These are the companies and sectors making headlines in afternoon trade.
Sigma Healthcare (ASX: SIG) – Shares surged 28.8% after the ACCC approved the company's proposed merger with Chemist Warehouse. The ACCC's analysis found that:
Enforceable undertaking also requires the merged Sigma Chemist Warehouse to continue as a pharmaceutical wholesaler under the Commonwealth Government's CSO arrangements for five years
The merger is unlikely to substantially lessen competition nationally or locally because other pharmacies and non-pharmacy retailers will continue to compete to the same extent they compete now
Combined Sigma Chemist Warehouse will be unable to foreclose downstream pharmacies that compete with Chemist Warehouse franchisees
Retail pharmacies do not face significant barriers to switching and pharmacy customers do switch wholesalers
Neuren Pharmaceuticals (ASX: NEU) – Shares in the biotech company rallied 7.2% after reporting Q3 royalties of $13.2 million, up from $12.7 million a quarter ago. Neuren generates revenue from the sale of trofinetide for the treatment of Rett syndrome via its US-based partner, Acadia Pharmaceuticals. Acadia reported trofinetide (marketed as Daybue in the US) Q3 sales growth of 36% to $91.2 million and year-to-date sales of $251.7 million.
GQG Partners (ASX: GQG) – Shares in the global asset manager gained 4.6% after reporting a slight pullback in funds under management for October, from US$161.6 billion in the prior month to US$159.4 billion. However, year-to-date, the company's funds have increased by $20.3 billion.
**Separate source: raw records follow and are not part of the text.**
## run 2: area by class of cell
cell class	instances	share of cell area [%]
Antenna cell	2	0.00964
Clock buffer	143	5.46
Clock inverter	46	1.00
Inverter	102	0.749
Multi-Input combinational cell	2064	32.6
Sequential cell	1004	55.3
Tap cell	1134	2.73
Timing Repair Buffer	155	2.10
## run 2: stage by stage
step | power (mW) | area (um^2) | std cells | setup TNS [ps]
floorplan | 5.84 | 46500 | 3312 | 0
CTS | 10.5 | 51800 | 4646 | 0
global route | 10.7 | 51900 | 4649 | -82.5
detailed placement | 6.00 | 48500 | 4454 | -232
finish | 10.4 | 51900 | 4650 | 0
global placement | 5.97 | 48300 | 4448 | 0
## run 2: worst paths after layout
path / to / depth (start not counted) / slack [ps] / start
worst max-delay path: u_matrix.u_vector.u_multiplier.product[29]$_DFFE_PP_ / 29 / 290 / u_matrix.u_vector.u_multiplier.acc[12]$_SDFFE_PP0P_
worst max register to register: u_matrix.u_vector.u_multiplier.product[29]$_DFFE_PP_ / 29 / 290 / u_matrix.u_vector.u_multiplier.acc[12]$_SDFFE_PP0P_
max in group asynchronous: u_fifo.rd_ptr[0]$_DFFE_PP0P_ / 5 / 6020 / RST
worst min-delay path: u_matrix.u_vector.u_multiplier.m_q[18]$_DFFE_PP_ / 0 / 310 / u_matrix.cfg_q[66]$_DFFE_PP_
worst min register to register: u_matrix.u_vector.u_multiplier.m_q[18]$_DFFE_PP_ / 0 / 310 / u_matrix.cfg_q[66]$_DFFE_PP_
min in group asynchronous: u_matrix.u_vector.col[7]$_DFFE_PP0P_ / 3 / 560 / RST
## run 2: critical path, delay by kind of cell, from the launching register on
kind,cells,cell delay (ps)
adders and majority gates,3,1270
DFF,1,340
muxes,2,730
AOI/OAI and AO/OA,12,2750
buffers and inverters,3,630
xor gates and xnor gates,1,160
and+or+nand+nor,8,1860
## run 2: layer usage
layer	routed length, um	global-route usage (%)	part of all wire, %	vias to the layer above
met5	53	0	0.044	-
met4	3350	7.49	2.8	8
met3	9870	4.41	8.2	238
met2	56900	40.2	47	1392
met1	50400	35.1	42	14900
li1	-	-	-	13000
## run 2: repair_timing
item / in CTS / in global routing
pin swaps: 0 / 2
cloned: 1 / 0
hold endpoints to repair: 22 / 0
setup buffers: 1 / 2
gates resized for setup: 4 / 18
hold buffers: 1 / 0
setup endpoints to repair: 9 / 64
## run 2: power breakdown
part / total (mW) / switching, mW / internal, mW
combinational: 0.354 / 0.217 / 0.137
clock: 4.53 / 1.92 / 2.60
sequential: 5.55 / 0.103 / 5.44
**src/common/bus_defs.svh**
```systemverilog
// widths, target count and address map shared by the bus fabric
// include wherever a bus width or map constant is needed
`ifndef BUS_DEFS_SVH
`define BUS_DEFS_SVH

//////////////////////////////////////////////////
// bus widths
//////////////////////////////////////////////////
`define BUS_AW 16
`define BUS_DW 32
`define BUS_IW 4

//////////////////////////////////////////////////
// address map
//////////////////////////////////////////////////
// four targets, decode vectors carry one extra none-selected bit
`define BUS_NT 4
// bits 15:12 pick the target
`define BUS_SEL_MASK 16'hF000
// target k sits at k times this stride
`define BUS_TGT_STRIDE 16'h1000
// per-direction access masks, target 3 is read only
`define BUS_WR_ALLOWED 4'b0111
`define BUS_RD_ALLOWED 4'b1111

//////////////////////////////////////////////////
// target memories
//////////////////////////////////////////////////
// words per target, indexed by address bits 5:2
`define BUS_MEM_WORDS 16
// rom word i reads back as this value plus i
`define BUS_ROM_BASE_WORD 32'hC0DE0000

`endif

```
**src/common/bus_pkg.sv**
```systemverilog
// types shared by the router, the targets and the top level
// import inside a module body, or use scoped names in port lists

package bus_pkg;

    // response codes returned on both response channels
    // slverr is reserved, nothing in the fabric produces it
    typedef enum logic [1:0] {
        RESP_OKAY   = 2'b00,
        RESP_SLVERR = 2'b10,
        RESP_DECERR = 2'b11
    } resp_e;

    // operation carried from the router to a target
    typedef enum logic {
        OP_READ  = 1'b0,
        OP_WRITE = 1'b1
    } op_e;

    // router FSM
    // idle takes a request, wait holds for target done, resp holds the reply
    typedef enum logic [1:0] {
        RT_IDLE = 2'b00,
        RT_WAIT = 2'b01,
        RT_RESP = 2'b10
    } rt_state_e;

endpackage

```
**src/addr_decode/addr_decode.sv**
```systemverilog
// registered address decoder with a valid/stall handshake
// one instance per request channel; ACCESS_ALLOWED masks out targets
// that this channel may not reach, which then decode as none-selected
`timescale 1ns/1ps
`include "bus_defs.svh"

module addr_decode #(
    parameter logic [`BUS_NT-1:0] ACCESS_ALLOWED = '1
) (
    input  logic                clock,
    input  logic                reset,
    // upstream request
    input  logic                i_valid,
    output logic                o_stall,
    input  logic [`BUS_AW-1:0]  i_addr,
    input  logic [`BUS_IW-1:0]  i_id,
    input  logic [`BUS_DW-1:0]  i_data,
    // decoded request toward the router
    output logic                o_valid,
    input  logic                i_stall,
    output logic [`BUS_NT:0]    o_decode,
    output logic [`BUS_AW-1:0]  o_addr,
    output logic [`BUS_IW-1:0]  o_id,
    output logic [`BUS_DW-1:0]  o_data
);

    // per-target match, already gated by the access mask
    logic [`BUS_NT-1:0] match;
    // one-hot request, top bit set when no permitted target matched
    logic [`BUS_NT:0]   request;
    // base address of the target under test in the loop
    logic [`BUS_AW-1:0] base;
    // request moves into the output register this cycle
    logic               accept;

    //////////////////////////////////////////////////
    // address compare
    //////////////////////////////////////////////////

    always_comb begin
        base = '0;
        for (int k = 0; k < `BUS_NT; k++) begin
            base = `BUS_AW'(k) * `BUS_TGT_STRIDE;
            // only the select bits take part in the compare
            match[k] = (((i_addr ^ base) & `BUS_SEL_MASK) == '0) && ACCESS_ALLOWED[k];
        end
        // nothing is requested at all when the input is idle
        request[`BUS_NT-1:0] = i_valid ? match : '0;
        // unmapped or disallowed, router answers with a decode error
        request[`BUS_NT] = i_valid && (match == '0);
    end

    //////////////////////////////////////////////////
    // output register
    //////////////////////////////////////////////////

    // held item blocks upstream only while the router stalls it
    // so a new item can enter on the same edge the old one leaves
    assign o_stall = o_valid && i_stall;
    assign accept  = i_valid && !o_stall;

    always_ff @(posedge clock) begin
        if (!reset) begin
            o_valid <= 1'b0;
        end else if (!o_stall) begin
            o_valid <= i_valid;
        end
    end

    // decode bits drop to zero whenever the register empties
    always_ff @(posedge clock) begin
        if (!reset) begin
            o_decode <= '0;
        end else if (!o_stall) begin
            o_decode <= request;
        end
    end

    // payload only changes when a new request is taken
    always_ff @(posedge clock) begin
        if (accept) begin
            o_addr <= i_addr;
            o_id   <= i_id;
            // write data rides along here, the read side ties it low
            o_data <= i_data;
        end
    end

endmodule

```
**src/bus_router/bus_router.sv**
```systemverilog
// single-outstanding router between the two decoders and the targets
// alternates read/write priority, issues one request, returns the reply
// on the matching response channel; unmapped requests get a decode error
`timescale 1ns/1ps
`include "bus_defs.svh"

module bus_router (
    input  logic                               clock,
    input  logic                               reset,
    // decoded write requests
    input  logic                               i_wr_valid,
    output logic                               o_wr_stall,
    input  logic [`BUS_NT:0]                   i_wr_decode,
    input  logic [`BUS_AW-1:0]                 i_wr_addr,
    input  logic [`BUS_IW-1:0]                 i_wr_id,
    input  logic [`BUS_DW-1:0]                 i_wr_data,
    // decoded read requests
    input  logic                               i_rd_valid,
    output logic                               o_rd_stall,
    input  logic [`BUS_NT:0]                   i_rd_decode,
    input  logic [`BUS_AW-1:0]                 i_rd_addr,
    input  logic [`BUS_IW-1:0]                 i_rd_id,
    // target side
    output logic [`BUS_NT-1:0]                 o_tgt_valid,
    output bus_pkg::op_e                       o_tgt_op,
    output logic [`BUS_AW-1:0]                 o_tgt_addr,
    output logic [`BUS_DW-1:0]                 o_tgt_wdata,
    output logic [`BUS_IW-1:0]                 o_tgt_id,
    input  logic [`BUS_NT-1:0]                 i_tgt_done,
    input  logic [`BUS_NT-1:0][`BUS_DW-1:0]    i_tgt_rdata,
    input  logic [`BUS_NT-1:0][`BUS_IW-1:0]    i_tgt_rid,
    // write response
    output logic                               o_bresp_valid,
    input  logic                               i_bresp_stall,
    output logic [`BUS_IW-1:0]                 o_bresp_id,
    output bus_pkg::resp_e                     o_bresp_code,
    // read response
    output logic                               o_rresp_valid,
    input  logic                               i_rresp_stall,
    output logic [`BUS_IW-1:0]                 o_rresp_id,
    output bus_pkg::resp_e                     o_rresp_code,
    output logic [`BUS_DW-1:0]                 o_rresp_data
);
    import bus_pkg::*;

    rt_state_e          state;
    // 1 when the previous grant went to the write channel
    logic               last_wr;
    // 1 while the transaction in service came from the write channel
    logic               cur_wr;
    logic               grant_wr;
    logic               grant_rd;
    logic               take;
    logic               resp_accept;
    logic [`BUS_NT:0]   sel_decode;
    // reply being built or held
    logic [`BUS_IW-1:0] resp_id;
    resp_e              resp_code;
    logic [`BUS_DW-1:0] resp_data;
    // reply picked from whichever target finished
    logic [`BUS_DW-1:0] done_data;
    logic [`BUS_IW-1:0] done_id;

    //////////////////////////////////////////////////
    // arbitration and issue
    //////////////////////////////////////////////////

    // on a tie the channel not served last wins
    assign grant_wr = i_wr_valid && (!i_rd_valid || !last_wr);
    assign grant_rd = i_rd_valid && !grant_wr;
    assign take     = (state == RT_IDLE) && (grant_wr || grant_rd);

    // decoders hold their item unless it is taken this cycle
    assign o_wr_stall = !((state == RT_IDLE) && grant_wr);
    assign o_rd_stall = !((state == RT_IDLE) && grant_rd);

    assign sel_decode = grant_wr ? i_wr_decode : i_rd_decode;

    // one-cycle pulse to the decoded target, never to none-selected
    assign o_tgt_valid = take ? sel_decode[`BUS_NT-1:0] : '0;
    assign o_tgt_op    = grant_wr ? OP_WRITE : OP_READ;
    assign o_tgt_addr  = grant_wr ? i_wr_addr : i_rd_addr;
    assign o_tgt_wdata = grant_wr ? i_wr_data : '0;
    assign o_tgt_id    = grant_wr ? i_wr_id : i_rd_id;

    // only one target can be busy, so at most one done bit is set
    always_comb begin
        done_data = '0;
        done_id   = '0;
        for (int k = 0; k < `BUS_NT; k++) begin
            if (i_tgt_done[k]) begin
                done_data = i_tgt_rdata[k];
                done_id   = i_tgt_rid[k];
            end
        end
    end

    //////////////////////////////////////////////////
    // FSM
    //////////////////////////////////////////////////

    assign resp_accept = cur_wr ? !i_bresp_stall : !i_rresp_stall;

    always_ff @(posedge clock) begin
        if (!reset) begin
            state   <= RT_IDLE;
            last_wr <= 1'b0;
            cur_wr  <= 1'b0;
        end else begin
            case (state)
                RT_IDLE: begin
                    if (take) begin
                        last_wr <= grant_wr;
                        cur_wr  <= grant_wr;
                        // unmapped requests skip the target entirely
                        state   <= sel_decode[`BUS_NT] ? RT_RESP : RT_WAIT;
                    end
                end
                RT_WAIT: begin
                    if (|i_tgt_done) begin
                        state <= RT_RESP;
                    end
                end
                RT_RESP: begin
                    if (resp_accept) begin
                        state <= RT_IDLE;
                    end
                end
                default: state <= RT_IDLE;
            endcase
        end
    end

    // reply fields, seeded on take and filled in by the target
    always_ff @(posedge clock) begin
        if (take) begin
            resp_id   <= o_tgt_id;
            resp_code <= sel_decode[`BUS_NT] ? RESP_DECERR : RESP_OKAY;
            resp_data <= '0;
        end else if ((state == RT_WAIT) && |i_tgt_done) begin
            resp_id   <= done_id;
            resp_data <= done_data;
        end
    end

    //////////////////////////////////////////////////
    // response channels
    //////////////////////////////////////////////////

    assign o_bresp_valid = (state == RT_RESP) && cur_wr;
    assign o_bresp_id    = resp_id;
    assign o_bresp_code  = resp_code;
    assign o_rresp_valid = (state == RT_RESP) && !cur_wr;
    assign o_rresp_id    = resp_id;
    assign o_rresp_code  = resp_code;
    assign o_rresp_data  = resp_data;

endmodule

```
**src/mem_target.sv**
```systemverilog
// word-addressed memory target with a fixed reply latency
// RAM clears at reset; with IS_ROM set it loads the rom pattern and ignores writes
`timescale 1ns/1ps
`include "bus_defs.svh"

module mem_target #(
    parameter int LATENCY = 1,
    parameter bit IS_ROM  = 1'b0
) (
    input  logic               clock,
    input  logic               reset,
    input  logic               i_valid,
    input  bus_pkg::op_e       i_op,
    input  logic [`BUS_AW-1:0] i_addr,
    input  logic [`BUS_DW-1:0] i_wdata,
    input  logic [`BUS_IW-1:0] i_id,
    output logic               o_done,
    output logic [`BUS_DW-1:0] o_rdata,
    output logic [`BUS_IW-1:0] o_id
);
    import bus_pkg::*;

    localparam int IDX_W = $clog2(`BUS_MEM_WORDS);

    logic [`BUS_DW-1:0] mem [`BUS_MEM_WORDS];
    // word index from address bits 5:2
    logic [IDX_W-1:0]   idx;
    // reply pipeline, stage LATENCY-1 drives the outputs
    logic [LATENCY-1:0] done_sr;
    logic [`BUS_DW-1:0] data_sr [LATENCY];
    logic [`BUS_IW-1:0] id_sr [LATENCY];

    assign idx = i_addr[IDX_W+1:2];

    //////////////////////////////////////////////////
    // storage
    //////////////////////////////////////////////////

    always_ff @(posedge clock) begin
        if (!reset) begin
            for (int i = 0; i < `BUS_MEM_WORDS; i++) begin
                mem[i] <= IS_ROM ? `BUS_ROM_BASE_WORD + `BUS_DW'(i) : '0;
            end
        end else if (i_valid && (i_op == OP_WRITE) && !IS_ROM) begin
            mem[idx] <= i_wdata;
        end
    end

    //////////////////////////////////////////////////
    // reply delay line
    //////////////////////////////////////////////////

    always_ff @(posedge clock) begin
        if (!reset) begin
            done_sr <= '0;
        end else begin
            done_sr[0] <= i_valid;
            for (int s = 1; s < LATENCY; s++) begin
                done_sr[s] <= done_sr[s-1];
            end
        end
    end

    // writes answer with zero data
    always_ff @(posedge clock) begin
        data_sr[0] <= (i_op == OP_READ) ? mem[idx] : '0;
        id_sr[0]   <= i_id;
        for (int s = 1; s < LATENCY; s++) begin
            data_sr[s] <= data_sr[s-1];
            id_sr[s]   <= id_sr[s-1];
        end
    end

    assign o_done  = done_sr[LATENCY-1];
    assign o_rdata = data_sr[LATENCY-1];
    assign o_id    = id_sr[LATENCY-1];

endmodule

```
**src/bus_fabric_top.sv**
```systemverilog
// top level of the bus fabric
// write and read decoders feed the router, which drives four memory targets
`timescale 1ns/1ps
`include "bus_defs.svh"

module bus_fabric_top (
    input  logic               clock,
    input  logic               reset,
    // write request
    input  logic               i_wr_valid,
    output logic               o_wr_stall,
    input  logic [`BUS_AW-1:0] i_wr_addr,
    input  logic [`BUS_IW-1:0] i_wr_id,
    input  logic [`BUS_DW-1:0] i_wr_data,
    // read request
    input  logic               i_rd_valid,
    output logic               o_rd_stall,
    input  logic [`BUS_AW-1:0] i_rd_addr,
    input  logic [`BUS_IW-1:0] i_rd_id,
    // write response
    output logic               o_bresp_valid,
    input  logic               i_bresp_stall,
    output logic [`BUS_IW-1:0] o_bresp_id,
    output bus_pkg::resp_e     o_bresp_code,
    // read response
    output logic               o_rresp_valid,
    input  logic               i_rresp_stall,
    output logic [`BUS_IW-1:0] o_rresp_id,
    output bus_pkg::resp_e     o_rresp_code,
    output logic [`BUS_DW-1:0] o_rresp_data
);
    import bus_pkg::*;

    // decoded write channel
    logic                            wr_valid, wr_stall;
    logic [`BUS_NT:0]                wr_decode;
    logic [`BUS_AW-1:0]              wr_addr;
    logic [`BUS_IW-1:0]              wr_id;
    logic [`BUS_DW-1:0]              wr_data;
    // decoded read channel
    logic                            rd_valid, rd_stall;
    logic [`BUS_NT:0]                rd_decode;
    logic [`BUS_AW-1:0]              rd_addr;
    logic [`BUS_IW-1:0]              rd_id;
    // shared target bus
    logic [`BUS_NT-1:0]              tgt_valid, tgt_done;
    op_e                             tgt_op;
    logic [`BUS_AW-1:0]              tgt_addr;
    logic [`BUS_DW-1:0]              tgt_wdata;
    logic [`BUS_IW-1:0]              tgt_id;
    logic [`BUS_NT-1:0][`BUS_DW-1:0] tgt_rdata;
    logic [`BUS_NT-1:0][`BUS_IW-1:0] tgt_rid;

    //////////////////////////////////////////////////
    // decoders
    //////////////////////////////////////////////////

    // write data is carried as decoder payload
    addr_decode #(.ACCESS_ALLOWED(`BUS_WR_ALLOWED)) u_wr_decode (
        .clock, .reset,
        .i_valid(i_wr_valid), .o_stall(o_wr_stall), .i_addr(i_wr_addr),
        .i_id(i_wr_id), .i_data(i_wr_data),
        .o_valid(wr_valid), .i_stall(wr_stall), .o_decode(wr_decode),
        .o_addr(wr_addr), .o_id(wr_id), .o_data(wr_data)
    );

    // reads carry no data
    addr_decode #(.ACCESS_ALLOWED(`BUS_RD_ALLOWED)) u_rd_decode (
        .clock, .reset,
        .i_valid(i_rd_valid), .o_stall(o_rd_stall), .i_addr(i_rd_addr),
        .i_id(i_rd_id), .i_data('0),
        .o_valid(rd_valid), .i_stall(rd_stall), .o_decode(rd_decode),
        .o_addr(rd_addr), .o_id(rd_id), .o_data()
    );

    //////////////////////////////////////////////////
    // router
    //////////////////////////////////////////////////

    bus_router u_router (
        .clock, .reset,
        .i_wr_valid(wr_valid), .o_wr_stall(wr_stall), .i_wr_decode(wr_decode),
        .i_wr_addr(wr_addr), .i_wr_id(wr_id), .i_wr_data(wr_data),
        .i_rd_valid(rd_valid), .o_rd_stall(rd_stall), .i_rd_decode(rd_decode),
        .i_rd_addr(rd_addr), .i_rd_id(rd_id),
        .o_tgt_valid(tgt_valid), .o_tgt_op(tgt_op), .o_tgt_addr(tgt_addr),
        .o_tgt_wdata(tgt_wdata), .o_tgt_id(tgt_id),
        .i_tgt_done(tgt_done), .i_tgt_rdata(tgt_rdata), .i_tgt_rid(tgt_rid),
        .o_bresp_valid, .i_bresp_stall, .o_bresp_id, .o_bresp_code,
        .o_rresp_valid, .i_rresp_stall, .o_rresp_id, .o_rresp_code, .o_rresp_data
    );

    //////////////////////////////////////////////////
    // targets, latency 1 to 4, the last one is rom
    //////////////////////////////////////////////////

    mem_target #(.LATENCY(1), .IS_ROM(1'b0)) u_tgt0 (
        .clock, .reset, .i_valid(tgt_valid[0]), .i_op(tgt_op), .i_addr(tgt_addr),
        .i_wdata(tgt_wdata), .i_id(tgt_id),
        .o_done(tgt_done[0]), .o_rdata(tgt_rdata[0]), .o_id(tgt_rid[0])
    );

    mem_target #(.LATENCY(2), .IS_ROM(1'b0)) u_tgt1 (
        .clock, .reset, .i_valid(tgt_valid[1]), .i_op(tgt_op), .i_addr(tgt_addr),
        .i_wdata(tgt_wdata), .i_id(tgt_id),
        .o_done(tgt_done[1]), .o_rdata(tgt_rdata[1]), .o_id(tgt_rid[1])
    );

    mem_target #(.LATENCY(3), .IS_ROM(1'b0)) u_tgt2 (
        .clock, .reset, .i_valid(tgt_valid[2]), .i_op(tgt_op), .i_addr(tgt_addr),
        .i_wdata(tgt_wdata), .i_id(tgt_id),
        .o_done(tgt_done[2]), .o_rdata(tgt_rdata[2]), .o_id(tgt_rid[2])
    );

    mem_target #(.LATENCY(4), .IS_ROM(1'b1)) u_tgt3 (
        .clock, .reset, .i_valid(tgt_valid[3]), .i_op(tgt_op), .i_addr(tgt_addr),
        .i_wdata(tgt_wdata), .i_id(tgt_id),
        .o_done(tgt_done[3]), .o_rdata(tgt_rdata[3]), .o_id(tgt_rid[3])
    );

endmodule

```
US-based companies or those with US-heavy earnings – Trump's presidential victory boosted several offshore/policy-related stocks including John Lyng (+5.1%), Computershare (+4.8%), Worley (+4.5%), Bluescope Steel (+4.2%), Block (+3.5%) and QBE Insurance (+3.2%).
ClearView Wealth (ASX: CVW) – Shares in the life insurance company tumbled 20.2% after an announcement, marked as non-sensitive, contained downbeat commentary about FY25 earnings. This included:
"We have seen a material increase in claims in the first quarter of FY25 in select pockets of our legacy Life Solutions portfolio."
"For the three months ended 30 September 2024, the after-tax claims experience loss (relative to the new assumptions adopted) was $6.2m (which has led to a corresponding reduction in profitability for our first quarter)."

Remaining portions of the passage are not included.